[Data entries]
========
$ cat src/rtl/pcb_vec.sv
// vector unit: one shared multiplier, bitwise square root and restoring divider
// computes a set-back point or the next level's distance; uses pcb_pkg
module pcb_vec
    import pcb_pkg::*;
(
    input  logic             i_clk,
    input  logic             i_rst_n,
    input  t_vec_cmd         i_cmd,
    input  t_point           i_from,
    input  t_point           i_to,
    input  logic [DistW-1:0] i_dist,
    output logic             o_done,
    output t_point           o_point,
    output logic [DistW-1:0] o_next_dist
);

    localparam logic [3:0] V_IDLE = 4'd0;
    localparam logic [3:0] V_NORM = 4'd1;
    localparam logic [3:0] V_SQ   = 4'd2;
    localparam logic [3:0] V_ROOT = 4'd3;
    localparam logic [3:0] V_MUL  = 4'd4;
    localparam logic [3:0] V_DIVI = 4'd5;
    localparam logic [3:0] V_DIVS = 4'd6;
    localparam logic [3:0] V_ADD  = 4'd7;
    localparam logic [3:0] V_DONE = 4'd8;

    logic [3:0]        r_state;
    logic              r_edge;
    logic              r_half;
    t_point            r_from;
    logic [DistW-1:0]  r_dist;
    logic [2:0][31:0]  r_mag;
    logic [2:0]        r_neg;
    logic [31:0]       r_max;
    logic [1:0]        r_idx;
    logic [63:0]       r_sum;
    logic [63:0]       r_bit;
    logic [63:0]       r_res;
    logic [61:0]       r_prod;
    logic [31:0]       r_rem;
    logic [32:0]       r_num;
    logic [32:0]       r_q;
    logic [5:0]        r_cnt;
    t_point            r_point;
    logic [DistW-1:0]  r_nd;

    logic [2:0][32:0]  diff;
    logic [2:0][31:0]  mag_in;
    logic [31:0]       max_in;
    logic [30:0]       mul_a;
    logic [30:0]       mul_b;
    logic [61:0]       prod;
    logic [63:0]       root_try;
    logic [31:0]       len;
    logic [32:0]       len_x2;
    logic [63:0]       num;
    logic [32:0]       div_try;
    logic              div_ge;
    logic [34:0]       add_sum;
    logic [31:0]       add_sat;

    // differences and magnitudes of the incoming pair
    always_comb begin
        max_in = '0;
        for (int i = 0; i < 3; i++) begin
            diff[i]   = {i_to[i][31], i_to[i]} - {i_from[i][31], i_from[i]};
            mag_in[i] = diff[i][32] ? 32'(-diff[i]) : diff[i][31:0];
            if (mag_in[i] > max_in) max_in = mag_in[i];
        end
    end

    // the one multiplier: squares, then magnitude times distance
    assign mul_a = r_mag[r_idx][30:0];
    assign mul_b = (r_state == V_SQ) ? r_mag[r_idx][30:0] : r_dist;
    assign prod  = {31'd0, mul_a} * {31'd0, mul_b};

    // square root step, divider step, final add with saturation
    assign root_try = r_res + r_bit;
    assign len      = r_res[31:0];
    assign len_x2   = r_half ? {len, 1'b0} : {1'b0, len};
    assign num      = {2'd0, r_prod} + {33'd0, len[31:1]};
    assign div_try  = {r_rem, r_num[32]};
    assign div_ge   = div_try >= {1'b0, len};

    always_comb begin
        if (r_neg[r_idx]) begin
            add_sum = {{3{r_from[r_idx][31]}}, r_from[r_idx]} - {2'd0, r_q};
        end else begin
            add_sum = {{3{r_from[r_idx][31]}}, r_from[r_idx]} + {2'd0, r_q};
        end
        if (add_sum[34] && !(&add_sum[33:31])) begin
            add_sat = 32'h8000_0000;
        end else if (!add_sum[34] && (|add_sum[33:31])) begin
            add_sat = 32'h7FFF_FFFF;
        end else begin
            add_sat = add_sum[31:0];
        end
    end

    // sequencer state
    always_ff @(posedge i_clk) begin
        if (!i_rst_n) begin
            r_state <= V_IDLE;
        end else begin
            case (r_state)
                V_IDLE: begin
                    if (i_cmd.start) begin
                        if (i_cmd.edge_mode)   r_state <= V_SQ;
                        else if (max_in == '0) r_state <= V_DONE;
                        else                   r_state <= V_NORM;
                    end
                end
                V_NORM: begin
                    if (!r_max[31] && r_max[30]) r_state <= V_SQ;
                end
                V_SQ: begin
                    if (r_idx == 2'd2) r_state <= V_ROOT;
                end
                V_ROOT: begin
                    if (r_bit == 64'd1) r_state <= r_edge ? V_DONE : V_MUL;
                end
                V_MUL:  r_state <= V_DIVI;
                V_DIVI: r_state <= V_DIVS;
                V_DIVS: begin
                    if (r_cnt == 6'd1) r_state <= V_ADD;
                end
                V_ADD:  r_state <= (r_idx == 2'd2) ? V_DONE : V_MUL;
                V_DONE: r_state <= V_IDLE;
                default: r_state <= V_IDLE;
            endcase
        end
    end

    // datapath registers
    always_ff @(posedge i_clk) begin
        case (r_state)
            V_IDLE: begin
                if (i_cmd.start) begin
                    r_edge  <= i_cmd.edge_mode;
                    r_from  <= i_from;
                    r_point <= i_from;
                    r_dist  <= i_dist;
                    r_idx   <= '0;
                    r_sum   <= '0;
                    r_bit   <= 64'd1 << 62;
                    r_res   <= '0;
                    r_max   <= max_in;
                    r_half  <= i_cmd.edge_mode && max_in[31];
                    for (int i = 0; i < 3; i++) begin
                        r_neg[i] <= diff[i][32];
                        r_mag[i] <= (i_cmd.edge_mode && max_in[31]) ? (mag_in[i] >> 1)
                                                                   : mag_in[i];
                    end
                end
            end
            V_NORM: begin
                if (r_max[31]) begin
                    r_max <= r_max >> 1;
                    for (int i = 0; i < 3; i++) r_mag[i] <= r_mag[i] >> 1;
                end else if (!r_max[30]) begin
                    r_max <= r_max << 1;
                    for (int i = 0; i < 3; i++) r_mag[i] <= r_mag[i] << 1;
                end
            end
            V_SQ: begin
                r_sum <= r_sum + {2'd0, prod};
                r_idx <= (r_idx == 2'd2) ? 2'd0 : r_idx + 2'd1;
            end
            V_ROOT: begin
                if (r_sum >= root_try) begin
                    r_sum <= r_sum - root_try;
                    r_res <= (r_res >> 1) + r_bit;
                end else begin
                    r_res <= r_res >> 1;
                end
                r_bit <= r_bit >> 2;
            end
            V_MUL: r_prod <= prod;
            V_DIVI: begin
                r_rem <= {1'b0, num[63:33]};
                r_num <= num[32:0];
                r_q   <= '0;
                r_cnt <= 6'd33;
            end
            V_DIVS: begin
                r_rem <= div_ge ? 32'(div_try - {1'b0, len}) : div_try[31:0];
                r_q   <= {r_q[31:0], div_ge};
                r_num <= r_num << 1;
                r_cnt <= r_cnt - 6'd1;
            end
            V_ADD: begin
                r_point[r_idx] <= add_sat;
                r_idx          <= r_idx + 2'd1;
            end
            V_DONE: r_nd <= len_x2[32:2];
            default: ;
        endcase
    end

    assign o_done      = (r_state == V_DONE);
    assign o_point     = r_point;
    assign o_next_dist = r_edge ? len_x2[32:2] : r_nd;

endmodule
========
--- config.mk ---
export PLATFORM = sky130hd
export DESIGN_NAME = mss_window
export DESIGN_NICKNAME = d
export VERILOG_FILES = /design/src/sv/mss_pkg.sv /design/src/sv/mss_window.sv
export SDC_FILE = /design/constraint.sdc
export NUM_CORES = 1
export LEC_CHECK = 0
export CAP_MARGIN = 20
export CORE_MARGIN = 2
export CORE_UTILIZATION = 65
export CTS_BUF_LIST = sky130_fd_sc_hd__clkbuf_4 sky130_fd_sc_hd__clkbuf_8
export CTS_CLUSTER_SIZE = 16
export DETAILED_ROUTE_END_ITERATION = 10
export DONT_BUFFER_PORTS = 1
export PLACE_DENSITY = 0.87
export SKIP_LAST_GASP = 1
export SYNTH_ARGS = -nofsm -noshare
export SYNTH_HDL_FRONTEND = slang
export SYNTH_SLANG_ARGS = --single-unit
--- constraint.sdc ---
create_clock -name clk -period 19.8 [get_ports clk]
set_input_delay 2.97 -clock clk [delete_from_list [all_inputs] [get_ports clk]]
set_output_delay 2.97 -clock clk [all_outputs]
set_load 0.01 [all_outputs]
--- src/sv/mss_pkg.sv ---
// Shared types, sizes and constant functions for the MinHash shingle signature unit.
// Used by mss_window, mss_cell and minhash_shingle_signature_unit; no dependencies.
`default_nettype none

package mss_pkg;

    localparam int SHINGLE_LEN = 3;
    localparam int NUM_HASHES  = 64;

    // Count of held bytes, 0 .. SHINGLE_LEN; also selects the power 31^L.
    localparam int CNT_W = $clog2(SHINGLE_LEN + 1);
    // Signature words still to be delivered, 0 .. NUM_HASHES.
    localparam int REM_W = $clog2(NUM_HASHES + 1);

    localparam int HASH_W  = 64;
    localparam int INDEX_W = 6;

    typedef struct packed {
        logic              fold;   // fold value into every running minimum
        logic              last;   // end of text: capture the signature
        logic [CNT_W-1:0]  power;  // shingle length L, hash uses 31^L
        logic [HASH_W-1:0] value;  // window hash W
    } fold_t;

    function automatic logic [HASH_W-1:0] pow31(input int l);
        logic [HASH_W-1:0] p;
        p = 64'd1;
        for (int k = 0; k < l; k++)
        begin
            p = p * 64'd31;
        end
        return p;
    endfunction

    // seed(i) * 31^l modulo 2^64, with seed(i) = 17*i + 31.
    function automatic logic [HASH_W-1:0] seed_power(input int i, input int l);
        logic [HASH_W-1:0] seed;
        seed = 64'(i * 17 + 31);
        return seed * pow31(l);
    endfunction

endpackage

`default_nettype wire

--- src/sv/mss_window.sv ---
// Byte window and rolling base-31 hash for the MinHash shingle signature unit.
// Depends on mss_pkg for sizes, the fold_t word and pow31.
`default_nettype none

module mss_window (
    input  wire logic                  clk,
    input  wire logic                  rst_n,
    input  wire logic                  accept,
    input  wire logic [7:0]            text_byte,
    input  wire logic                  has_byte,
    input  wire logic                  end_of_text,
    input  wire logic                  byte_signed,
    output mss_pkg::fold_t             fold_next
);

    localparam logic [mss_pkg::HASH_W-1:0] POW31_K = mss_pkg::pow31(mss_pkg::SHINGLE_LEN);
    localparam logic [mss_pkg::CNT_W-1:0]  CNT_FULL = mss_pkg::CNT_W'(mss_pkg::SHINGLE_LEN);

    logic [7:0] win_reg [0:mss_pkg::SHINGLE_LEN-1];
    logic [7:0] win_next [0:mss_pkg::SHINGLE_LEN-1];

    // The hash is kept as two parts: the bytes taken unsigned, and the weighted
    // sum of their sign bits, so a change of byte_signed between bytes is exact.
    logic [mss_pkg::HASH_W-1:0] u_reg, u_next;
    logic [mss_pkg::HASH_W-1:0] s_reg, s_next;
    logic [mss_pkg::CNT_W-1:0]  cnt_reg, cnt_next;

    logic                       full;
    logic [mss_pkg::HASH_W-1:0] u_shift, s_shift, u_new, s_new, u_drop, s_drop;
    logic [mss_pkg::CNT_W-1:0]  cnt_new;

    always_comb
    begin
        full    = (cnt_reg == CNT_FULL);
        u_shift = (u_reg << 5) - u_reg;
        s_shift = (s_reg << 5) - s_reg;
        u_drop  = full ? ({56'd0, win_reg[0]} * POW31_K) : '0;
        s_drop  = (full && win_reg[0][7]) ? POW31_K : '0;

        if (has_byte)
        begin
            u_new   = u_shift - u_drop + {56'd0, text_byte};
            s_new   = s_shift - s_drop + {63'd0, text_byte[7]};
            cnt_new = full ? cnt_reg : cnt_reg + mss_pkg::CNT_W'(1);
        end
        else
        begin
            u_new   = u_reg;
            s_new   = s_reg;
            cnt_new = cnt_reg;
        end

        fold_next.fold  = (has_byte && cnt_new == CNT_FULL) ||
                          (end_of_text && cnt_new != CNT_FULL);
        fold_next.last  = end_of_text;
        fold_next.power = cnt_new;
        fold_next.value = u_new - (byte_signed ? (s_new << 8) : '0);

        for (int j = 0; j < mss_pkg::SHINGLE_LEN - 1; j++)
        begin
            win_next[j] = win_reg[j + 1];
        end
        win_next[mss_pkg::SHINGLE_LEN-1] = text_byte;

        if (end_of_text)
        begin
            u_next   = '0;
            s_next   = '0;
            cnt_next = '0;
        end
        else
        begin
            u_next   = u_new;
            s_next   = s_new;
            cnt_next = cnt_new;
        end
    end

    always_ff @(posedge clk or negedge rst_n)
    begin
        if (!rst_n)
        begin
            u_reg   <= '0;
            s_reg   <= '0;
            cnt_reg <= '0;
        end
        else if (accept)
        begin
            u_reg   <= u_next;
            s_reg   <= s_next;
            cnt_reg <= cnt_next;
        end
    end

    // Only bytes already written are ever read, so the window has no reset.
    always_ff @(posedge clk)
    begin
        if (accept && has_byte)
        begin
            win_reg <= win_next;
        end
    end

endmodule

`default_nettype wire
========
* Action item *
There is a run of lines above from the one with "export PLATFORM = sky130hd" to the one with "typedef struct packed"; print exactly that run, both ends included, and nothing else.

* Solution for this problem *
export PLATFORM = sky130hd
export DESIGN_NAME = mss_window
export DESIGN_NICKNAME = d
export VERILOG_FILES = /design/src/sv/mss_pkg.sv /design/src/sv/mss_window.sv
export SDC_FILE = /design/constraint.sdc
export NUM_CORES = 1
export LEC_CHECK = 0
export CAP_MARGIN = 20
export CORE_MARGIN = 2
export CORE_UTILIZATION = 65
export CTS_BUF_LIST = sky130_fd_sc_hd__clkbuf_4 sky130_fd_sc_hd__clkbuf_8
export CTS_CLUSTER_SIZE = 16
export DETAILED_ROUTE_END_ITERATION = 10
export DONT_BUFFER_PORTS = 1
export PLACE_DENSITY = 0.87
export SKIP_LAST_GASP = 1
export SYNTH_ARGS = -nofsm -noshare
export SYNTH_HDL_FRONTEND = slang
export SYNTH_SLANG_ARGS = --single-unit
--- constraint.sdc ---
create_clock -name clk -period 19.8 [get_ports clk]
set_input_delay 2.97 -clock clk [delete_from_list [all_inputs] [get_ports clk]]
set_output_delay 2.97 -clock clk [all_outputs]
set_load 0.01 [all_outputs]
--- src/sv/mss_pkg.sv ---
// Shared types, sizes and constant functions for the MinHash shingle signature unit.
// Used by mss_window, mss_cell and minhash_shingle_signature_unit; no dependencies.
`default_nettype none

package mss_pkg;

    localparam int SHINGLE_LEN = 3;
    localparam int NUM_HASHES  = 64;

    // Count of held bytes, 0 .. SHINGLE_LEN; also selects the power 31^L.
    localparam int CNT_W = $clog2(SHINGLE_LEN + 1);
    // Signature words still to be delivered, 0 .. NUM_HASHES.
    localparam int REM_W = $clog2(NUM_HASHES + 1);

    localparam int HASH_W  = 64;
    localparam int INDEX_W = 6;

    typedef struct packed {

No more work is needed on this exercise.